See update below

In a sweeping move seen as the reversal of an earlier pledge to allow online gambling operations in the Philippines, President Rodrigo Duterte has ordered the plug pulled on all online gambling in the country.

After signing the General Appropriations Act of 2017 on Thursday, December 22, Duterte announced,
“I am ordering the closure of all online gaming, All of it. It has no use.”

In August he had promised to allow the businesses, which generate considerable revenues for the country with mostly Asian facing casinos, as long as all operators paid proper taxes and a trust fund was set up to provide medicine for the nation’s considerable poor population. Other conditions referred to PhilWeb’s eGame cafés that used a form of RTG slots and provided other gambling games and sports betting. Those venues were not to be allowed near schools or churches.

Duterte said the government has no effective means to monitor online gambling or the taxation of it. It’s unclear if the president considers the eGame cafés to be online gaming. The Philippine Amusement and Gaming Corporation (Pagcor) had said earlier that the eGame cafés would receive a new license after being revoked earlier. The cafés were reportedly expected to open in the next few days.

Leading up to the president’s decision may have been the arrest of over 1,300 Chinese nationals found operating a casino call center at Fontana Leisure Park in late November. In the last few days, some 600 of them have been released on bail, all were undocumented workers with most having overstayed their visas. The casino and another operated by Macau junket businessman Jack Lam were shuttered in early December.

Pagcor had only recently begun offering online gambling licenses. About 75 online casinos serving offshore gamblers are licensed in the Cagayan Special Economic Zone (CEZA). First Cagayan “monitors over 50 operators” and has issued over 135 licenses according to their website. The Aurora Special Economic Zone and Freeport Authority (APECO) had also recently begun offering online casino licenses.

This article has been updated with the following information:

It would seem that Philippine President Rodrigo Duterte has either changed course once again or asked Justice Secretary Vitaliano Aguirre II to clarify an unambiguous statement widely reported by local media on Thursday that Duterte was, “ordering the closure of all online gaming, All of it. It has no use.”

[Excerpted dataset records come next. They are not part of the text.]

===== src/rtl/tpc_pkg.sv =====
// Shared tensor-core definitions: accumulator/array defaults and the result-drain FSM states.
package tpc_pkg;

  localparam int TPC_ACC_WIDTH  = 32;
  localparam int TPC_ARRAY_SIZE = 4;

  typedef enum logic [1:0] {
    DRAIN_IDLE = 2'd0,
    DRAIN_RUN  = 2'd1,
    DRAIN_DONE = 2'd2
  } drain_state_e;

endpackage


===== src/rtl/drain_col_fifo.sv =====
// Per-column synchronous FIFO with full/empty; a push while full is accepted only if a pop frees a slot
// in the same cycle. DEPTH must be a power of two, at least 2.
module drain_col_fifo #(
  parameter int WIDTH = 32,
  parameter int DEPTH = 4
) (
  input  logic             clk_i,
  input  logic             rst_i,
  input  logic             flush_i,
  input  logic             push_i,
  input  logic [WIDTH-1:0] data_i,
  input  logic             pop_i,
  output logic [WIDTH-1:0] data_o,
  output logic             full_o,
  output logic             empty_o
);

  localparam int AW = $clog2(DEPTH);

  logic [WIDTH-1:0] mem_q [DEPTH];
  logic [AW-1:0]    wr_ptr_q, rd_ptr_q;
  logic [AW:0]      count_q;
  logic             do_push, do_pop;

  assign empty_o = (count_q == '0);
  assign full_o  = (count_q == (AW+1)'(DEPTH));
  assign data_o  = mem_q[rd_ptr_q];
  assign do_pop  = pop_i && !empty_o;
  assign do_push = push_i && (!full_o || do_pop);

  always_ff @(posedge clk_i) begin
    if (rst_i || flush_i) begin
      wr_ptr_q <= '0;
      rd_ptr_q <= '0;
      count_q  <= '0;
    end else begin
      if (do_push) wr_ptr_q <= wr_ptr_q + 1'b1;
      if (do_pop)  rd_ptr_q <= rd_ptr_q + 1'b1;
      count_q <= count_q + (AW+1)'(do_push) - (AW+1)'(do_pop);
    end
  end

  always_ff @(posedge clk_i) begin
    if (do_push) mem_q[wr_ptr_q] <= data_i;
  end

endmodule
## src/rtl/sha_pkg.sv

```systemverilog
// Shared SHA-256 types and constants used by the padder, message scheduler
// and round engine.
package sha_pkg;

  typedef logic [31:0] word_t;

  localparam int         WORDS_PER_BLK = 16;
  localparam logic [7:0] PAD_BYTE      = 8'h80;

  typedef enum logic [2:0] {
    ST_IDLE,
    ST_ABSORB,
    ST_PAD,
    ST_ZERO,
    ST_LEN_HI,
    ST_LEN_LO
  } pad_state_t;

endpackage

```

## src/rtl/sha_byte_packer.sv

```systemverilog
// Big-endian byte lane insertion for the SHA padder: places an incoming byte
// or the 0x80 pad marker at byte position pos of the partial word.
module sha_byte_packer
  import sha_pkg::*;
(
  input  word_t      partial,
  input  logic [1:0] pos,
  input  logic [7:0] data,
  output word_t      word_ins,
  output word_t      word_pad,
  output logic       word_full
);

  // Position 0 is the most significant lane; lanes after the pad marker are zeroed.
  for (genvar gi = 0; gi < 4; gi++) begin : g_lane
    localparam logic [1:0] LANE_POS = 2'(3 - gi);

    assign word_ins[gi*8 +: 8] = (pos == LANE_POS) ? data : partial[gi*8 +: 8];
    assign word_pad[gi*8 +: 8] = (pos == LANE_POS) ? PAD_BYTE :
                                 (LANE_POS < pos)  ? partial[gi*8 +: 8] : 8'h00;
  end

  assign word_full = (pos == 2'd3);

endmodule

```

## src/rtl/sha_msg_padder.sv

```systemverilog
// SHA-256 message padder: packs a byte stream into 32-bit words and appends
// 0x80, zero fill and the 64-bit bit length. Optional SHA_PAD_LEN_OVF_EN adds len_ovf.
module sha_msg_padder
  import sha_pkg::*;
#(
  parameter int LEN_W = 64
) (
  input  logic        clk,
  input  logic        rst,
  input  logic [7:0]  in_data,
  input  logic        in_vld,
  input  logic        in_last,
  input  logic        in_msg_empty,
  output logic        in_rdy,
  input  logic        blk_rdy,
  output logic [31:0] M_o,
  output logic        M_dv,
  output logic        blk_first,
  output logic        blk_last,
`ifdef SHA_PAD_LEN_OVF_EN
  output logic        len_ovf,
`endif
  output logic        msg_done
);

  localparam logic [3:0] WIDX_LAST = 4'(WORDS_PER_BLK - 1);
  localparam logic [3:0] WIDX_LEN  = 4'(WORDS_PER_BLK - 2);

  pad_state_t       state_reg;
  logic [1:0]       pos_reg;
  logic [3:0]       widx_reg;
  word_t            part_reg;
  logic [LEN_W-1:0] len_reg;
  logic             armed_reg;

  word_t            m_o_reg;
  logic             m_dv_reg;
  logic             blk_first_reg;
  logic             blk_last_reg;
  logic             msg_done_reg;

  word_t            word_ins;
  word_t            word_pad;
  logic             word_full;
  logic             accept;
  logic             at_blk_start;
  logic             gate_ok;
  logic             emit;
  word_t            emit_word;
  logic [3:0]       widx_next;
  logic [LEN_W-1:0] len_next;
  logic [63:0]      len_ext;

  sha_byte_packer u_packer (
    .partial   (part_reg),
    .pos       (pos_reg),
    .data      (in_data),
    .word_ins  (word_ins),
    .word_pad  (word_pad),
    .word_full (word_full)
  );

`ifdef SHA_PAD_LEN_OVF_EN
  logic [LEN_W:0] len_sum;
  logic           len_wrap;
  logic           len_ovf_reg;

  assign len_sum  = {1'b0, len_reg} + (LEN_W+1)'(8);
  assign len_wrap = len_sum[LEN_W];
  assign len_next = len_wrap ? '1 : len_sum[LEN_W-1:0];
  assign len_ovf  = len_ovf_reg;
`else
  assign len_next = len_reg + LEN_W'(8);
`endif

  assign len_ext      = 64'(len_reg);
  assign widx_next    = widx_reg + 4'd1;
  assign at_blk_start = (pos_reg == 2'd0) && (widx_reg == 4'd0);
  // Word 0 of every block waits for the downstream block-ready.
  assign gate_ok      = (widx_reg != 4'd0) || blk_rdy;
  assign accept       = in_vld && in_rdy;

  // armed_reg keeps in_rdy low for the first cycle out of reset.
  always_comb begin
    in_rdy = 1'b0;
    if (armed_reg) begin
      case (state_reg)
        ST_IDLE:   in_rdy = blk_rdy;
        ST_ABSORB: in_rdy = !at_blk_start || blk_rdy;
        default:   in_rdy = 1'b0;
      endcase
    end
  end

  always_comb begin
    emit      = 1'b0;
    emit_word = '0;
    case (state_reg)
      ST_ABSORB: if (accept && word_full) begin
        emit      = 1'b1;
        emit_word = word_ins;
      end
      ST_PAD: if (gate_ok) begin
        emit      = 1'b1;
        emit_word = word_pad;
      end
      ST_ZERO: if (gate_ok) begin
        emit      = 1'b1;
        emit_word = '0;
      end
      ST_LEN_HI: begin
        emit      = 1'b1;
        emit_word = len_ext[63:32];
      end
      ST_LEN_LO: begin
        emit      = 1'b1;
        emit_word = len_ext[31:0];
      end
      default: emit = 1'b0;
    endcase
  end

  always_ff @(posedge clk) begin
    if (rst) begin
      state_reg     <= ST_IDLE;
      pos_reg       <= 2'd0;
      widx_reg      <= 4'd0;
      part_reg      <= '0;
      len_reg       <= '0;
      armed_reg     <= 1'b0;
      m_o_reg       <= '0;
      m_dv_reg      <= 1'b0;
      blk_first_reg <= 1'b0;
      blk_last_reg  <= 1'b0;
      msg_done_reg  <= 1'b0;
`ifdef SHA_PAD_LEN_OVF_EN
      len_ovf_reg   <= 1'b0;
`endif
    end else begin
      armed_reg     <= 1'b1;
      m_dv_reg      <= emit;
      blk_first_reg <= emit && (widx_reg == 4'd0);
      blk_last_reg  <= emit && (widx_reg == WIDX_LAST);
      msg_done_reg  <= emit && (state_reg == ST_LEN_LO);
      if (emit) begin
        m_o_reg  <= emit_word;
        widx_reg <= widx_next;
      end

      case (state_reg)
        ST_IDLE: if (accept) begin
`ifdef SHA_PAD_LEN_OVF_EN
          len_ovf_reg <= 1'b0;
`endif
          if (in_msg_empty) begin
            state_reg <= ST_PAD;
          end else begin
            part_reg  <= word_ins;
            pos_reg   <= pos_reg + 2'd1;
            len_reg   <= len_next;
            state_reg <= in_last ? ST_PAD : ST_ABSORB;
          end
        end
        ST_ABSORB: if (accept) begin
          part_reg <= word_full ? '0 : word_ins;
          pos_reg  <= pos_reg + 2'd1;
          len_reg  <= len_next;
`ifdef SHA_PAD_LEN_OVF_EN
          if (len_wrap) len_ovf_reg <= 1'b1;
`endif
          if (in_last) state_reg <= ST_PAD;
        end
        ST_PAD: if (emit) begin
          part_reg  <= '0;
          pos_reg   <= 2'd0;
          state_reg <= (widx_next == WIDX_LEN) ? ST_LEN_HI : ST_ZERO;
        end
        ST_ZERO: if (emit && (widx_next == WIDX_LEN)) state_reg <= ST_LEN_HI;
        ST_LEN_HI: state_reg <= ST_LEN_LO;
        ST_LEN_LO: begin
          state_reg <= ST_IDLE;
          len_reg   <= '0;
        end
        default: state_reg <= ST_IDLE;
      endcase
    end
  end

  assign M_o       = m_o_reg;
  assign M_dv      = m_dv_reg;
  assign blk_first = blk_first_reg;
  assign blk_last  = blk_last_reg;
  assign msg_done  = msg_done_reg;

endmodule

```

Today The Standard is reporting that the president ordered his Justice Secretary to investigate: “I was given a marching order to investigate the Peza and online gambling… I have talked with [Executive Secretary Salvador] Medialdea and [Special Assistant to the President] Bong [Go], they are now drafting the scope of my authority to investigate online gambling,” The Standard reports Aguirre has said.

Duterte has reportedly said that the action stems from Jack Lam’s online gambling operations which were taking place from the Fontana resort.

There are widely varying reports coming out of the country from a call to arrest the head of the Philippine Economic Zone Authority (PEZA) to the possibility that all licenses other than the new Philippine Offshore Gambling Operator (POGO) issued by Pagcor would be revoked and operators could continue business with one of the new licenses. In early October Pagcor confirmed that 76 operators had applied for the first 25 licenses supposed to become available. On December 2 the Philippine Star reported that “about 35” of the licenses had been issued.

While not a gambling regulator and not usually associated with online gambling in the Philippines, PEZA has over 300 economic zones spread across the country. Many are business process outsourcing and knowledge process outsourcing firms, which definition may bring Jack Lam’s shuttered Fontana call center into the picture, but that is still unclear.

With a flair for the unexpected, readers can expect an ever-changing story until Duterte’s ‘war on gambling’ settles out.